-- Data supplied --
File: src/rtl/alu_unit.sv
// 8-bit ALU with combinational result and a registered {Z,C,N,O} flag set.
// Build option: define ALU_UNIT_OVERFLOW_EN to enable the O flag (otherwise O stays 0).
module alu_unit (
  input  logic       clk,
  input  logic       rst,
  input  logic [7:0] A,
  input  logic [7:0] B,
  input  logic [3:0] FunSel,
  output logic [7:0] OutALU,
  output logic [3:0] Flags
);

  typedef enum logic [3:0] {
    OP_PASS_A = 4'h0,
    OP_PASS_B = 4'h1,
    OP_NOT_A  = 4'h2,
    OP_NOT_B  = 4'h3,
    OP_ADD    = 4'h4,
    OP_SUB    = 4'h5,
    OP_CMP    = 4'h6,
    OP_AND    = 4'h7,
    OP_OR     = 4'h8,
    OP_NAND   = 4'h9,
    OP_XOR    = 4'hA,
    OP_LSL    = 4'hB,
    OP_LSR    = 4'hC,
    OP_ASL    = 4'hD,
    OP_ASR    = 4'hE,
    OP_CSR    = 4'hF
  } op_e;

  op_e        op;
  logic [8:0] add_sum;
  logic [8:0] sub_sum;
  logic       a_gt_b;
  logic [7:0] result;
  logic [7:0] flag_src;

  logic z_d, c_d, n_d, o_d;
  logic z_q, c_q, n_q, o_q;

  assign op = op_e'(FunSel);

  // Subtraction is formed as A + ~B + 1 so bit 8 is the no-borrow carry.
  assign add_sum = {1'b0, A} + {1'b0, B};
  assign sub_sum = {1'b0, A} + {1'b0, ~B} + 9'd1;
  assign a_gt_b  = (A > B);

  always_comb begin
    result = 8'h00;
    case (op)
      OP_PASS_A: result = A;
      OP_PASS_B: result = B;
      OP_NOT_A:  result = ~A;
      OP_NOT_B:  result = ~B;
      OP_ADD:    result = add_sum[7:0];
      OP_SUB:    result = sub_sum[7:0];
      OP_CMP:    result = a_gt_b ? A : 8'h00;
      OP_AND:    result = A & B;
      OP_OR:     result = A | B;
      OP_NAND:   result = ~(A & B);
      OP_XOR:    result = A ^ B;
      OP_LSL:    result = {A[6:0], 1'b0};
      OP_LSR:    result = {1'b0, A[7:1]};
      OP_ASL:    result = {A[6:0], 1'b0};
      OP_ASR:    result = {A[7], A[7:1]};
      OP_CSR:    result = {A[0], A[7:1]};
      default:   result = 8'h00;
    endcase
  end

  assign OutALU = result;

  // Compare reports flags of the difference, not of the selected output.
  assign flag_src = (op == OP_CMP) ? sub_sum[7:0] : result;

  always_comb begin
    z_d = (flag_src == 8'h00);
    n_d = flag_src[7];
    c_d = c_q;
    case (op)
      OP_ADD:                 c_d = add_sum[8];
      OP_SUB, OP_CMP:         c_d = sub_sum[8];
      OP_LSL, OP_ASL:         c_d = A[7];
      OP_LSR, OP_ASR, OP_CSR: c_d = A[0];
      default:                c_d = c_q;
    endcase
  end

`ifdef ALU_UNIT_OVERFLOW_EN
  logic add_ovf;
  logic sub_ovf;

  assign add_ovf = (A[7] == B[7]) && (add_sum[7] != A[7]);
  assign sub_ovf = (A[7] != B[7]) && (sub_sum[7] != A[7]);

  always_comb begin
    o_d = o_q;
    case (op)
      OP_ADD:         o_d = add_ovf;
      OP_SUB, OP_CMP: o_d = sub_ovf;
      OP_ASL:         o_d = A[7] ^ A[6];
      default:        o_d = o_q;
    endcase
  end
`else
  assign o_d = 1'b0;
`endif

  always_ff @(posedge clk or posedge rst) begin
    if (rst) begin
      z_q <= 1'b0;
      c_q <= 1'b0;
      n_q <= 1'b0;
      o_q <= 1'b0;
    end else begin
      z_q <= z_d;
      c_q <= c_d;
      n_q <= n_d;
      o_q <= o_d;
    end
  end

  assign Flags = {z_q, c_q, n_q, o_q};

endmodule

File: config.mk
export PLATFORM = sky130hd
export DESIGN_NAME = alu_unit
export DESIGN_NICKNAME = d
export VERILOG_FILES = /design/src/rtl/alu_unit.sv
export SDC_FILE = /design/constraint.sdc
export NUM_CORES = 1
export LEC_CHECK = 0
export CAP_MARGIN = 10
export CORE_ASPECT_RATIO = 0.5
export CORE_MARGIN = 4
export CORE_UTILIZATION = 60
export DETAILED_ROUTE_END_ITERATION = 8
export HOLD_SLACK_MARGIN = 0.06
export PLACE_DENSITY = 0.95
export SYNTH_ARGS = -nofsm -noshare
export SYNTH_HDL_FRONTEND = slang
export SYNTH_SLANG_ARGS = --single-unit
File: constraint.sdc
create_clock -name clk -period 5.85 [get_ports clk]
set_clock_uncertainty 0.15 [all_clocks]
set_input_delay 1.17 -clock clk [delete_from_list [all_inputs] [get_ports clk]]
set_output_delay 1.17 -clock clk [all_outputs]
set_load 0.01 [all_outputs]
Word level (Yosys, flattened, before mapping) --
Cells that the tools add are included.
Word-level totals: register bits after elaboration 3, bits in latches 0, bits in writable memories 0, bits in read-only memories 0, input bits 22, logic and storage cells 38, memories kept 0
Operators by class: add/sub/neg operators 3, $mul 0, divide/modulo/power cells 0, $lt $le $gt $ge 1, eq/ne operators 15, shifts and indexed selects 0, mux-type cells 4, bitwise gates (word level) 6, reduce and logical (&&, ||, !) cells 6
Operators by type and width (number):
- 8-bit case mux with 15 select lines | 1
- 4-bit == test, second input constant | 8
- 8-bit inverter | 3
- 8-bit by 8-bit adder with 9-bit output | 2
- 4-bit by 3-bit == test with 1-bit output, second input constant | 4
- 8-bit 2-to-1 mux | 2
- 9-bit by 1-bit adder with 9-bit output, second input constant | 1
- 8-bit AND | 1
- 4-bit by 2-bit == test with 1-bit output, second input constant | 2
- 8-bit > comparator | 1
- 8-bit logical NOT | 1
- 8-bit bitwise OR | 1
- 8-bit bitwise XOR | 1
- 4-bit by 1-bit == test with 1-bit output, second input constant | 1
- 4-bit logical NOT | 1
- 1-bit case mux with 4 select lines | 1
- 4-bit nonzero test | 1
- 2-bit OR reduction | 2
- 3-bit OR reduction | 1

Logic depth before layout (Yosys ltp) --
word-level depth 6, gate-level depth with buffers 12, depth with buffers taken out 12

Worst setup path before layout --
Ideal clock, no wire load.
path kind input-to-output, start input A[0], end output OutALU[6], arrival time 3.296 ns, data required time 4.530 ns, slack 1.234 ns, cell stages on the path 10, cells stage by stage inv_1 -> ha_1 -> inv_1 -> fa_1 -> nor2b_4 -> o311ai_2 -> a31oi_2 -> or2_4 -> a221o_1 -> a221o_1
On the way: cells in the longest elaborated chain, start to end 3, elaborated cells on any way between the ends 6, those cells by class add/sub (3); order compare (1); mux (2)
RTL lines:
- start, declared | RTL line 6 | input logic [7:0] A,
- 8-bit by 8-bit adder with 9-bit output / 8-bit > comparator (equally long branches) | RTL line 46, 47
- 9-bit by 1-bit adder with 9-bit output / 8-bit 2-to-1 mux (equally long branches) | RTL line 46, 58
- 8-bit case mux with 15 select lines (*) | RTL line 51 | case (op)
- end, declared | RTL line 9 | output logic [7:0] OutALU,
Every way passes the cells marked *; elsewhere a longest branch is shown, timed or not.

Final worst setup path --
start input A[1], end output OutALU[7]
The elaborated chain is that of the path after synthesis.

==> run_results.csv <==
group,metric,value,unit
clocking,root_buffer,"clkbuf_8",
logic_synthesis,async_flop_share,100,%
floorplan,core-area,3450,um2
drt,wirelength,7.33,mm
grt,grt_overflow,0,
floorplan,dieHeight,50.4,um
critical_path,cp-start-kind,"input port",
grt,busiest_layer,"met2",
floorplan,io_pins,34,
critical_path,worstSetupPathType,"in2out",
sta,fin_setup_tns,0,ns
clocking,cts.repair.resized,0,
final_layout,antenna_cells,0,
logic_synthesis,syn_area,2160,um2
power_and_ir_drop,ir_drop,0.0000726,V
drt,wl_per_cell,19.7,um
grt,grt_max_degree,33,
final_layout,multi_input_area,1790,um2
logic_synthesis,syn-instance-count,286,
sta,fin_crit_sh,96.7,%
grt,first_global_vias,2225,
grt,antenna_found_initial,0,
logic_synthesis,synth_area_per_cell,7.54,um2
sta,rsz0062_at_grt,"false",
logic_synthesis,synth_top_family_by_area,"compound AO/OA/AOI/OAI gates",
sta,timing.fmax,0.177,GHz
clocking,clk_latency,0.22,ns
logic_synthesis,synth.lib_cells_used.distinct,72,
clocking,cts_buffers,3,
final_layout,finalNetCount,370,
sta,hold_viol,0,
place,place_area,2520,um2
power_and_ir_drop,leakagePower,0.00108,uW
drt,drtIter0Drc,278,
final_layout,syn_to_final_growth,18.9,%
logic_synthesis,syn-num-nets,334,
place,gp_congestion,1.03,
final_layout,ff_latch_area,75.1,um2
logic_synthesis,ys_warn_count,0,
logic_synthesis,synth_most_common_cell,"nand2_1",
logic_synthesis,yosys.area.top_type,"ha_1",
logic_synthesis,synth_compound_area_share,33.7,%
critical_path,endpoint_kind,"primary output",
clocking,htree_num_levels,1,
logic_synthesis,ys_ff_latch,3,
critical_path,cp.arrival,4.34,ns
logic_synthesis,yosys.area_share.xor_xnor,4.87,%
clocking,cts_setup_buffers,0,
logic_synthesis,ys.flop_type,"dfrtp_1",
grt,met1_usage,43.0,%
sta,setup_violations,0,
critical_path,max_stage_delay,0.67,ns
final_layout,stdcell_area,2560,um2
drt,vias,2459,
final_layout,drive_gt1_share,14.3,%
logic_synthesis,yosysTopAreaCellShare,13.9,%
critical_path,path_cells,"clkdlybuf4s50_1, inv_1, ha_1, a21oi_1, o21bai_1, a2111oi_1, o21bai_1, a221o_2, a21oi_1, inv_1, clkdlybuf4s50_1",
final_layout,fillers,282,
drt,vias_per_cell,6.61,
place,hpwlAfterDp,5.72,mm
clocking,cts_tree,"done",
job,drv_cap,0,
sta,min_period,5.66,ns
floorplan,start_util,62.5,%
floorplan,die_w,92.8,um
logic_synthesis,synthMuxAreaShare,3.02,%
sta,drv_slew,0,
critical_path,cp_slowest_cell,"clkdlybuf4s50_1",
clocking,cts.sinks,3,
sta,slew_headroom,52.3,%
grt,grt_use_met2,47.4,%
drt,drcViolationCount,0,
hold_path,hp-class,"reg2reg",
critical_path,cp.required,4.53,ns
outcome,outcome,"finished, final reports clean",
clocking,clockBufferDepth,2,
sta,worst_pin_slew,0.714,ns
clocking,cts_hold_buf,0,
drt,ant_nets,0,
critical_path,cp_max_fo,7,
grt,grt_pass1_wl,11.6,mm
logic_synthesis,synthTopCellsByCount,"nand2_1, inv_1, ha_1, nor2_1, o21ai_0",
logic_synthesis,synth_edf_count,0,
floorplan,fp-row-count,15,
grt,met3_usage,11.2,%
clocking,clk_pin_slew,0.03,ns
logic_synthesis,synthTopCellsByArea,"ha_1, nand2_1, buf_6",
logic_synthesis,synth_simple_gate_area_share,25.2,%
power_and_ir_drop,p_per_area,128,nW/um2
logic_synthesis,seq_area_frac_synth,3.48,%
drt,drt_pass1_iterations,5,
floorplan,design.die.area,4680,um2
place,port_buffers,32,
grt,grt_usage,31.4,%
logic_synthesis,synthAdderAreaFrac,15.8,%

-- To do --
Find how many lines in the entries include the string "bitwise", and state only the number.

-- Task answer --
3